TASK DIRECTIONS: Write out again, exactly, the lines below starting at the one with "finish,multi_input_gate_area_in_the_final_layout,629,sq um" and ending at the one with "finish,syn2layout_area_growth,19.1,%".

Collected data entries

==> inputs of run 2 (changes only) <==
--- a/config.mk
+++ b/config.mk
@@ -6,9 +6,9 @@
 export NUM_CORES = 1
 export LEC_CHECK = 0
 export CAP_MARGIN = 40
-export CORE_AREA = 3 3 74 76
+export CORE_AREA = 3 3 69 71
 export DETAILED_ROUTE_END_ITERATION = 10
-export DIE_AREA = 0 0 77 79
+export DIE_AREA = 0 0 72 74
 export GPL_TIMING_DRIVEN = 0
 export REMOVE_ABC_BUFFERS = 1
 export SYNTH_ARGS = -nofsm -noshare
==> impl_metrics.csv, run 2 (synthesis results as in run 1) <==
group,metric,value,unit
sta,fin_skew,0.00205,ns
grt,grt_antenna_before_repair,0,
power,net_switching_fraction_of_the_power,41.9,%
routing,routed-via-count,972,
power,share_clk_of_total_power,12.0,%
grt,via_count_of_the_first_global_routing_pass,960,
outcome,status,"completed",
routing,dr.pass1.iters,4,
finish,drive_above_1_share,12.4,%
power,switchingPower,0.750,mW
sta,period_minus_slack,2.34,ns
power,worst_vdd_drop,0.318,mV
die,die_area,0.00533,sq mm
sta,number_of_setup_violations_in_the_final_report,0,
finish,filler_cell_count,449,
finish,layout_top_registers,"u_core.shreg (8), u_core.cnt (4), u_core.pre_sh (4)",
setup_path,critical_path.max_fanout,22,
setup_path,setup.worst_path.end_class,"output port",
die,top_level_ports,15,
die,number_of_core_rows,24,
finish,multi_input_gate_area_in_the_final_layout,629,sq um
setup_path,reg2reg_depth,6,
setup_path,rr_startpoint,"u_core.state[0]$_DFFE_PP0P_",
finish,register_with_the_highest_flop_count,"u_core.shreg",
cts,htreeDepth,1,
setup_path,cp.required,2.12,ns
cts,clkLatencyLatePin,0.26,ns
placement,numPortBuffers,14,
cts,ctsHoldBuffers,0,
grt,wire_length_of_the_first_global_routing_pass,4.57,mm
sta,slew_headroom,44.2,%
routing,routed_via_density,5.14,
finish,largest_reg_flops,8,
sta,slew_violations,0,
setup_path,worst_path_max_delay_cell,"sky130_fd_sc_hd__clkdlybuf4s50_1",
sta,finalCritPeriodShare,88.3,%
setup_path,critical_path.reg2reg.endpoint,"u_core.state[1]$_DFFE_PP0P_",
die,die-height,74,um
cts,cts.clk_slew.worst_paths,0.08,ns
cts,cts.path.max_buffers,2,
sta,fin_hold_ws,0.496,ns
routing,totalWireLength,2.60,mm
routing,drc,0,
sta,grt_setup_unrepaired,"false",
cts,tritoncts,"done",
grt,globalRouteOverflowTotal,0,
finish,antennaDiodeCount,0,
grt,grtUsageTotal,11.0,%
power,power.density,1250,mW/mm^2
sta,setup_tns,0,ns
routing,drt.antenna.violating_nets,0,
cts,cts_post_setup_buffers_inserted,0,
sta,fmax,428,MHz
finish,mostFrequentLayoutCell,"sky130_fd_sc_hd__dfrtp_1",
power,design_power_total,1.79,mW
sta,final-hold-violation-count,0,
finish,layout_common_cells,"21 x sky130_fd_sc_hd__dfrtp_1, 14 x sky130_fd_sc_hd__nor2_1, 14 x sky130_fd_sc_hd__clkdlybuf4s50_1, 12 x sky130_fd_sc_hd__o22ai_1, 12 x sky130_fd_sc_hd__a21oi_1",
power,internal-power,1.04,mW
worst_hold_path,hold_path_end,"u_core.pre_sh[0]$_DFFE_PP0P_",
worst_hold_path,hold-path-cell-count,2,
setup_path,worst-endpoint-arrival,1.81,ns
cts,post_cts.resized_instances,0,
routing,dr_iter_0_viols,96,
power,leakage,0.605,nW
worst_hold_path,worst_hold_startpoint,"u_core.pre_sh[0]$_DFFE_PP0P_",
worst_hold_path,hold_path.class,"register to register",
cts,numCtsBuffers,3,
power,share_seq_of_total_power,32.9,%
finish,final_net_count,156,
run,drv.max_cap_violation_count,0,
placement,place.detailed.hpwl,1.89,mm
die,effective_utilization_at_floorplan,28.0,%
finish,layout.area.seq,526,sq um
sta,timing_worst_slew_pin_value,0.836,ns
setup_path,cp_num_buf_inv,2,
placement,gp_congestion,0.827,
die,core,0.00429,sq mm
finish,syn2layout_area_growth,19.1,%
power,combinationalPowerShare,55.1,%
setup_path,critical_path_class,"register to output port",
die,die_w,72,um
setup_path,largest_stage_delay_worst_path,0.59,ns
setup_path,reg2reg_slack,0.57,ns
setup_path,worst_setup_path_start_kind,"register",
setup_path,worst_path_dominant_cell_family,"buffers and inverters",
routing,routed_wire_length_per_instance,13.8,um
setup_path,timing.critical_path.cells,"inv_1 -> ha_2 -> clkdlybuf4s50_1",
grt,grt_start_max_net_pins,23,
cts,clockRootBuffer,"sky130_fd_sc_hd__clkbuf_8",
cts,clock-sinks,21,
===== src/rtl/alu_pkg.sv =====
// alu_pkg: ALU operation codes, decode selectors, MDU states and funct constants
package alu_pkg;
  typedef enum logic [3:0] {
    ALU_AND  = 4'b0000,
    ALU_OR   = 4'b0001,
    ALU_ADD  = 4'b0010,
    ALU_XOR  = 4'b0011,
    ALU_SLL  = 4'b0100,
    ALU_SRL  = 4'b0101,
    ALU_SUB  = 4'b0110,
    ALU_SRA  = 4'b0111,
    ALU_SLT  = 4'b1000,
    ALU_SLTU = 4'b1001
  } alu_op_e;
  typedef enum logic [1:0] {SEL_ADD, SEL_SUB, SEL_OP, SEL_OP_IMM} alu_op_sel_e;
  typedef enum logic [1:0] {IDLE, BUSY, DONE} mdu_state_e;
  localparam logic [6:0] F7_BASE   = 7'b0000000;
  localparam logic [6:0] F7_ALT    = 7'b0100000;
  localparam logic [6:0] F7_MULDIV = 7'b0000001;
  localparam logic [2:0] F3_MUL    = 3'd0;
  localparam logic [2:0] F3_MULH   = 3'd1;
  localparam logic [2:0] F3_MULHSU = 3'd2;
  localparam logic [2:0] F3_MULHU  = 3'd3;
  localparam logic [2:0] F3_DIV    = 3'd4;
  localparam logic [2:0] F3_DIVU   = 3'd5;
  localparam logic [2:0] F3_REM    = 3'd6;
  localparam logic [2:0] F3_REMU   = 3'd7;
  function automatic alu_op_e f3_op(input logic [2:0] f3, input logic alt);
    case (f3)
      3'b000:  return alt ? ALU_SUB : ALU_ADD;
      3'b001:  return ALU_SLL;
      3'b010:  return ALU_SLT;
      3'b011:  return ALU_SLTU;
      3'b100:  return ALU_XOR;
      3'b101:  return alt ? ALU_SRA : ALU_SRL;
      3'b110:  return ALU_OR;
      default: return ALU_AND;
    endcase
  endfunction
endpackage


===== src/rtl/mdu_iter.sv =====
// mdu_iter: shared radix-2 shift-add multiply / restoring divide datapath with sign fix-up and step counter
module mdu_iter import alu_pkg::*; #(
  parameter int XLEN = 32
) (
  input  logic            clk_i,
  input  logic            rst_i,
  input  logic            start_i,
  input  logic            step_i,
  input  logic [2:0]      funct3_i,
  input  logic [XLEN-1:0] a_i,
  input  logic [XLEN-1:0] b_i,
  output logic            fast_o,
  output logic            last_o,
  output logic [XLEN-1:0] result_o
);
  localparam int CW = $clog2(XLEN);
  logic a_neg, b_neg, is_div, an_q, an_d, bn_q, bn_d;
  logic [2:0] f3_q, f3_d;
  logic [CW-1:0] cnt_q, cnt_d;
  logic [XLEN-1:0] mag_a, mag_b, m_q, m_d, lo_q, lo_d, lo_step, res_q, res_d, fin, fast_res;
  logic [XLEN:0] hi_q, hi_d, hi_step, sum;
  logic [2*XLEN-1:0] prod, prod_s;
  always_comb begin
    a_neg = (funct3_i == F3_MULH || funct3_i == F3_MULHSU || funct3_i == F3_DIV || funct3_i == F3_REM) && a_i[XLEN-1];
    b_neg = (funct3_i == F3_MULH || funct3_i == F3_DIV || funct3_i == F3_REM) && b_i[XLEN-1];
    mag_a = a_neg ? -a_i : a_i;
    mag_b = b_neg ? -b_i : b_i;
    sum = hi_q + {1'b0, lo_q[0] ? m_q : {XLEN{1'b0}}};
  end
`ifdef ALU_CONTROL_MDU_DIV_EN
  logic div_q;
  logic [XLEN:0] sh, trial;
  // hi holds the partial remainder, lo shifts the dividend out and the quotient in
  always_comb begin
    is_div = funct3_i[2];
    div_q = f3_q[2];
    sh = {hi_q[XLEN-1:0], lo_q[XLEN-1]};
    trial = sh - {1'b0, m_q};
    hi_step = div_q ? (trial[XLEN] ? sh : trial) : {1'b0, sum[XLEN:1]};
    lo_step = div_q ? {lo_q[XLEN-2:0], !trial[XLEN]} : {sum[0], lo_q[XLEN-1:1]};
    fast_o = is_div && (b_i == '0 || (!funct3_i[0] && a_i == {1'b1, {(XLEN-1){1'b0}}} && b_i == '1));
    fast_res = b_i == '0 ? (funct3_i[1] ? a_i : '1) : (funct3_i[1] ? '0 : a_i);
  end
`else
  always_comb begin
    is_div = 1'b0;
    hi_step = {1'b0, sum[XLEN:1]};
    lo_step = {sum[0], lo_q[XLEN-1:1]};
    fast_o = 1'b0;
    fast_res = '0;
  end
`endif
  always_comb begin
    hi_d = hi_q;
    lo_d = lo_q;
    m_d = m_q;
    f3_d = f3_q;
    an_d = an_q;
    bn_d = bn_q;
    cnt_d = cnt_q;
    if (start_i) begin
      hi_d = '0;
      lo_d = is_div ? mag_a : mag_b;
      m_d = is_div ? mag_b : mag_a;
      f3_d = funct3_i;
      an_d = a_neg;
      bn_d = b_neg;
      cnt_d = '0;
    end else if (step_i) begin
      hi_d = hi_step;
      lo_d = lo_step;
      cnt_d = cnt_q + 1'b1;
    end
  end
  always_comb begin
    last_o = cnt_q == CW'(XLEN - 1);
    prod = {hi_d[XLEN-1:0], lo_d};
    prod_s = an_q ^ bn_q ? -prod : prod;
    fin = f3_q == F3_MUL ? prod_s[XLEN-1:0] : prod_s[2*XLEN-1:XLEN];
`ifdef ALU_CONTROL_MDU_DIV_EN
    if (f3_q[2]) fin = f3_q[1] ? (an_q ? -hi_d[XLEN-1:0] : hi_d[XLEN-1:0]) : (an_q ^ bn_q ? -lo_d : lo_d);
`endif
    res_d = start_i && fast_o ? fast_res : step_i && last_o ? fin : res_q;
  end
  always_ff @(posedge clk_i or posedge rst_i) begin
    if (rst_i) begin
      hi_q <= '0;
      lo_q <= '0;
      m_q <= '0;
      f3_q <= '0;
      an_q <= 1'b0;
      bn_q <= 1'b0;
      cnt_q <= '0;
      res_q <= '0;
    end else begin
      hi_q <= hi_d;
      lo_q <= lo_d;
      m_q <= m_d;
      f3_q <= f3_d;
      an_q <= an_d;
      bn_q <= bn_d;
      cnt_q <= cnt_d;
      res_q <= res_d;
    end
  end
  assign result_o = res_q;
endmodule


===== src/rtl/alu_control_mdu.sv =====
// alu_control_mdu: RV32I ALU-op decoder plus iterative RV32M unit that stalls the core while busy.
// Define ALU_CONTROL_MDU_DIV_EN to build the divide/remainder operations.
module alu_control_mdu import alu_pkg::*; #(
  parameter int XLEN = 32
) (
  input  logic            clk_i,
  input  logic            rst_i,
  input  logic [1:0]      alu_op_i,
  input  logic [6:0]      funct7_i,
  input  logic [2:0]      funct3_i,
  input  logic            valid_i,
  input  logic [XLEN-1:0] operand_a_i,
  input  logic [XLEN-1:0] operand_b_i,
  output logic [3:0]      alu_control_op_o,
  output logic            illegal_o,
  output logic            stall_o,
  output logic            mdu_valid_o,
  output logic [XLEN-1:0] mdu_result_o
);
`ifdef ALU_CONTROL_MDU_DIV_EN
  localparam logic DIV_EN = 1'b1;
`else
  localparam logic DIV_EN = 1'b0;
`endif
  alu_op_e op;
  mdu_state_e state_q, state_d;
  logic illegal, is_m, shift, start, fast, last, mdu_valid_q, mdu_valid_d;
  always_comb begin
    op = ALU_ADD;
    illegal = 1'b0;
    is_m = 1'b0;
    shift = funct3_i[1:0] == 2'b01;
    if (alu_op_i == SEL_SUB) op = ALU_SUB;
    else if (alu_op_i == SEL_OP && funct7_i == F7_MULDIV) begin
      is_m = DIV_EN || !funct3_i[2];
      illegal = !is_m;
    end else if (alu_op_i == SEL_OP) begin
      if (funct7_i == F7_BASE || (funct7_i == F7_ALT && (funct3_i == 3'b000 || funct3_i == 3'b101))) op = f3_op(funct3_i, funct7_i == F7_ALT);
      else illegal = 1'b1;
    end else if (alu_op_i == SEL_OP_IMM) begin
      if (!shift || funct7_i == F7_BASE || (funct3_i[2] && funct7_i == F7_ALT)) op = f3_op(funct3_i, shift && funct7_i == F7_ALT);
      else illegal = 1'b1;
    end
  end
  always_comb begin
    start = state_q == IDLE && valid_i && is_m;
    state_d = state_q == IDLE ? (start ? (fast ? DONE : BUSY) : IDLE) : state_q == BUSY ? (last ? DONE : BUSY) : IDLE;
    mdu_valid_d = state_d == DONE;
  end
  always_ff @(posedge clk_i or posedge rst_i) begin
    if (rst_i) begin
      state_q <= IDLE;
      mdu_valid_q <= 1'b0;
    end else begin
      state_q <= state_d;
      mdu_valid_q <= mdu_valid_d;
    end
  end
  mdu_iter #(.XLEN(XLEN)) u_mdu_iter (
    .clk_i    (clk_i),
    .rst_i    (rst_i),
    .start_i  (start),
    .step_i   (state_q == BUSY),
    .funct3_i (funct3_i),
    .a_i      (operand_a_i),
    .b_i      (operand_b_i),
    .fast_o   (fast),
    .last_o   (last),
    .result_o (mdu_result_o)
  );
  assign alu_control_op_o = op;
  assign illegal_o = illegal;
  assign stall_o = !rst_i && (start || state_q == BUSY);
  assign mdu_valid_o = mdu_valid_q;
endmodule


===== config.mk =====
export PLATFORM = sky130hd
export DESIGN_NAME = alu_control_mdu
export DESIGN_NICKNAME = d
export VERILOG_FILES = /design/src/rtl/alu_pkg.sv /design/src/rtl/mdu_iter.sv /design/src/rtl/alu_control_mdu.sv
export SDC_FILE = /design/constraint.sdc
export NUM_CORES = 1
export LEC_CHECK = 0
export CORE_UTILIZATION = 40
export CTS_BUF_LIST = sky130_fd_sc_hd__clkbuf_8 sky130_fd_sc_hd__clkbuf_16
export DETAILED_ROUTE_END_ITERATION = 16
export PLACE_DENSITY = 0.62
export REMOVE_ABC_BUFFERS = 1
export SETUP_SLACK_MARGIN = 0.15
export SLEW_MARGIN = 10
export SYNTH_ARGS = -nofsm -noshare
export SYNTH_HDL_FRONTEND = slang
export SYNTH_HIERARCHICAL = 1
export SYNTH_SLANG_ARGS = --single-unit
export TNS_END_PERCENT = 30

===== constraint.sdc =====
create_clock -name clk_i -period 5 [get_ports clk_i]
set_input_delay 1 -clock clk_i [delete_from_list [all_inputs] [get_ports clk_i]]
set_output_delay 1 -clock clk_i [all_outputs]
set_load 0.02 [all_outputs]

ANSWER FOR THE TASK:
finish,multi_input_gate_area_in_the_final_layout,629,sq um
setup_path,reg2reg_depth,6,
setup_path,rr_startpoint,"u_core.state[0]$_DFFE_PP0P_",
finish,register_with_the_highest_flop_count,"u_core.shreg",
cts,htreeDepth,1,
setup_path,cp.required,2.12,ns
cts,clkLatencyLatePin,0.26,ns
placement,numPortBuffers,14,
cts,ctsHoldBuffers,0,
grt,wire_length_of_the_first_global_routing_pass,4.57,mm
sta,slew_headroom,44.2,%
routing,routed_via_density,5.14,
finish,largest_reg_flops,8,
sta,slew_violations,0,
setup_path,worst_path_max_delay_cell,"sky130_fd_sc_hd__clkdlybuf4s50_1",
sta,finalCritPeriodShare,88.3,%
setup_path,critical_path.reg2reg.endpoint,"u_core.state[1]$_DFFE_PP0P_",
die,die-height,74,um
cts,cts.clk_slew.worst_paths,0.08,ns
cts,cts.path.max_buffers,2,
sta,fin_hold_ws,0.496,ns
routing,totalWireLength,2.60,mm
routing,drc,0,
sta,grt_setup_unrepaired,"false",
cts,tritoncts,"done",
grt,globalRouteOverflowTotal,0,
finish,antennaDiodeCount,0,
grt,grtUsageTotal,11.0,%
power,power.density,1250,mW/mm^2
sta,setup_tns,0,ns
routing,drt.antenna.violating_nets,0,
cts,cts_post_setup_buffers_inserted,0,
sta,fmax,428,MHz
finish,mostFrequentLayoutCell,"sky130_fd_sc_hd__dfrtp_1",
power,design_power_total,1.79,mW
sta,final-hold-violation-count,0,
finish,layout_common_cells,"21 x sky130_fd_sc_hd__dfrtp_1, 14 x sky130_fd_sc_hd__nor2_1, 14 x sky130_fd_sc_hd__clkdlybuf4s50_1, 12 x sky130_fd_sc_hd__o22ai_1, 12 x sky130_fd_sc_hd__a21oi_1",
power,internal-power,1.04,mW
worst_hold_path,hold_path_end,"u_core.pre_sh[0]$_DFFE_PP0P_",
worst_hold_path,hold-path-cell-count,2,
setup_path,worst-endpoint-arrival,1.81,ns
cts,post_cts.resized_instances,0,
routing,dr_iter_0_viols,96,
power,leakage,0.605,nW
worst_hold_path,worst_hold_startpoint,"u_core.pre_sh[0]$_DFFE_PP0P_",
worst_hold_path,hold_path.class,"register to register",
cts,numCtsBuffers,3,
power,share_seq_of_total_power,32.9,%
finish,final_net_count,156,
run,drv.max_cap_violation_count,0,
placement,place.detailed.hpwl,1.89,mm
die,effective_utilization_at_floorplan,28.0,%
finish,layout.area.seq,526,sq um
sta,timing_worst_slew_pin_value,0.836,ns
setup_path,cp_num_buf_inv,2,
placement,gp_congestion,0.827,
die,core,0.00429,sq mm
finish,syn2layout_area_growth,19.1,%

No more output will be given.